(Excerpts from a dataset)
***
--- src/rtl/axi_read_arbiter_if.sv ---
// AXI read channel (AR/R) bundle. ID_W is 4 on the master side and 8 on the
// slave side, where the master tag is prepended.
interface axi_read_arbiter_if #(parameter int ID_W = 4);

  logic [ID_W-1:0] arid;
  logic [31:0]     araddr;
  logic [3:0]      arlen;
  logic [2:0]      arsize;
  logic [1:0]      arburst;
  logic            arvalid;
  logic            arready;
  logic [ID_W-1:0] rid;
  logic [31:0]     rdata;
  logic [1:0]      rresp;
  logic            rlast;
  logic            rvalid;
  logic            rready;

  modport master (
    output arid, araddr, arlen, arsize, arburst, arvalid, rready,
    input  arready, rid, rdata, rresp, rlast, rvalid
  );

  modport slave (
    input  arid, araddr, arlen, arsize, arburst, arvalid, rready,
    output arready, rid, rdata, rresp, rlast, rvalid
  );

endinterface

--- src/rtl/axi_read_arbiter_pick2.sv ---
// Two-way winner select for the read arbiter. With AXI_RD_ARB_RR_EN defined a
// tie goes to the master not granted last; otherwise M1 always wins a tie.
module arb_pick2 (
  input  logic       req0,
  input  logic       req1,
`ifdef AXI_RD_ARB_RR_EN
  input  logic       last_m1,
`endif
  output logic [1:0] gnt
);

  always_comb begin
    gnt = 2'b00;
    if (req0 && req1) begin
`ifdef AXI_RD_ARB_RR_EN
      gnt = last_m1 ? 2'b01 : 2'b10;
`else
      gnt = 2'b10;
`endif
    end else if (req1) begin
      gnt = 2'b10;
    end else if (req0) begin
      gnt = 2'b01;
    end
  end

endmodule

--- src/rtl/axi_read_arbiter.sv ---
// Shares one AXI read port between M0 (ifetch) and M1 (data load); one burst
// outstanding at a time. Build option: AXI_RD_ARB_RR_EN selects round-robin.
module axi_read_arbiter
  import axi_arb_pkg::*;
(
  input  logic              clk,
  input  logic              rst,
  axi_read_arbiter_if.slave  m0,
  axi_read_arbiter_if.slave  m1,
  axi_read_arbiter_if.master s
);

  arb_state_t state, state_nxt;
  logic       grant, grant_nxt;
  ar_beat_t   ar_q, ar_nxt;
  logic [1:0] pick;
  logic       burst_done;
  logic       unused_rid_tag;

  assign unused_rid_tag = ^s.rid[7:4];

`ifdef AXI_RD_ARB_RR_EN
  logic last_m1;

  always_ff @(posedge clk) begin
    if (rst)             last_m1 <= 1'b1;
    else if (burst_done) last_m1 <= grant;
  end

  arb_pick2 u_pick (.req0(m0.arvalid), .req1(m1.arvalid), .last_m1(last_m1), .gnt(pick));
`else
  arb_pick2 u_pick (.req0(m0.arvalid), .req1(m1.arvalid), .gnt(pick));
`endif

  assign burst_done = !rst && (state == ST_DATA) && s.rvalid && s.rready && s.rlast;

  always_ff @(posedge clk) begin
    if (rst) begin
      state <= ST_IDLE;
      grant <= 1'b0;
      ar_q  <= '0;
    end else begin
      state <= state_nxt;
      grant <= grant_nxt;
      ar_q  <= ar_nxt;
    end
  end

  // Every output is forced low while rst is high, whatever the registered state.
  always_comb begin
    state_nxt  = state;
    grant_nxt  = grant;
    ar_nxt     = ar_q;
    m0.arready = 1'b0;
    m1.arready = 1'b0;
    m0.rid     = '0;
    m0.rdata   = '0;
    m0.rresp   = '0;
    m0.rlast   = 1'b0;
    m0.rvalid  = 1'b0;
    m1.rid     = '0;
    m1.rdata   = '0;
    m1.rresp   = '0;
    m1.rlast   = 1'b0;
    m1.rvalid  = 1'b0;
    s.arid     = '0;
    s.araddr   = '0;
    s.arlen    = '0;
    s.arsize   = '0;
    s.arburst  = '0;
    s.arvalid  = 1'b0;
    s.rready   = 1'b0;
    if (!rst) begin
      case (state)
        ST_IDLE: begin
          if (pick[0]) begin
            m0.arready = 1'b1;
            ar_nxt     = '{id: {TAG_M0, m0.arid}, addr: m0.araddr, len: m0.arlen,
                           size: m0.arsize, burst: m0.arburst};
            grant_nxt  = 1'b0;
            state_nxt  = ST_ADDR;
          end else if (pick[1]) begin
            m1.arready = 1'b1;
            ar_nxt     = '{id: {TAG_M1, m1.arid}, addr: m1.araddr, len: m1.arlen,
                           size: m1.arsize, burst: m1.arburst};
            grant_nxt  = 1'b1;
            state_nxt  = ST_ADDR;
          end
        end
        ST_ADDR: begin
          s.arvalid = 1'b1;
          s.arid    = ar_q.id;
          s.araddr  = ar_q.addr;
          s.arlen   = ar_q.len;
          s.arsize  = ar_q.size;
          s.arburst = ar_q.burst;
          if (s.arready) state_nxt = ST_DATA;
        end
        ST_DATA: begin
          if (!grant) begin
            m0.rvalid = s.rvalid;
            m0.rdata  = s.rdata;
            m0.rresp  = s.rresp;
            m0.rlast  = s.rlast;
            m0.rid    = s.rid[3:0];
            s.rready  = m0.rready;
          end else begin
            m1.rvalid = s.rvalid;
            m1.rdata  = s.rdata;
            m1.rresp  = s.rresp;
            m1.rlast  = s.rlast;
            m1.rid    = s.rid[3:0];
            s.rready  = m1.rready;
          end
          if (burst_done) state_nxt = ST_IDLE;
        end
        default: state_nxt = ST_IDLE;
      endcase
    end
  end

endmodule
***
ACTION ITEM:
One number only, please: the count of lines in the data that hold the word "arready".

TASK OUTPUT:
8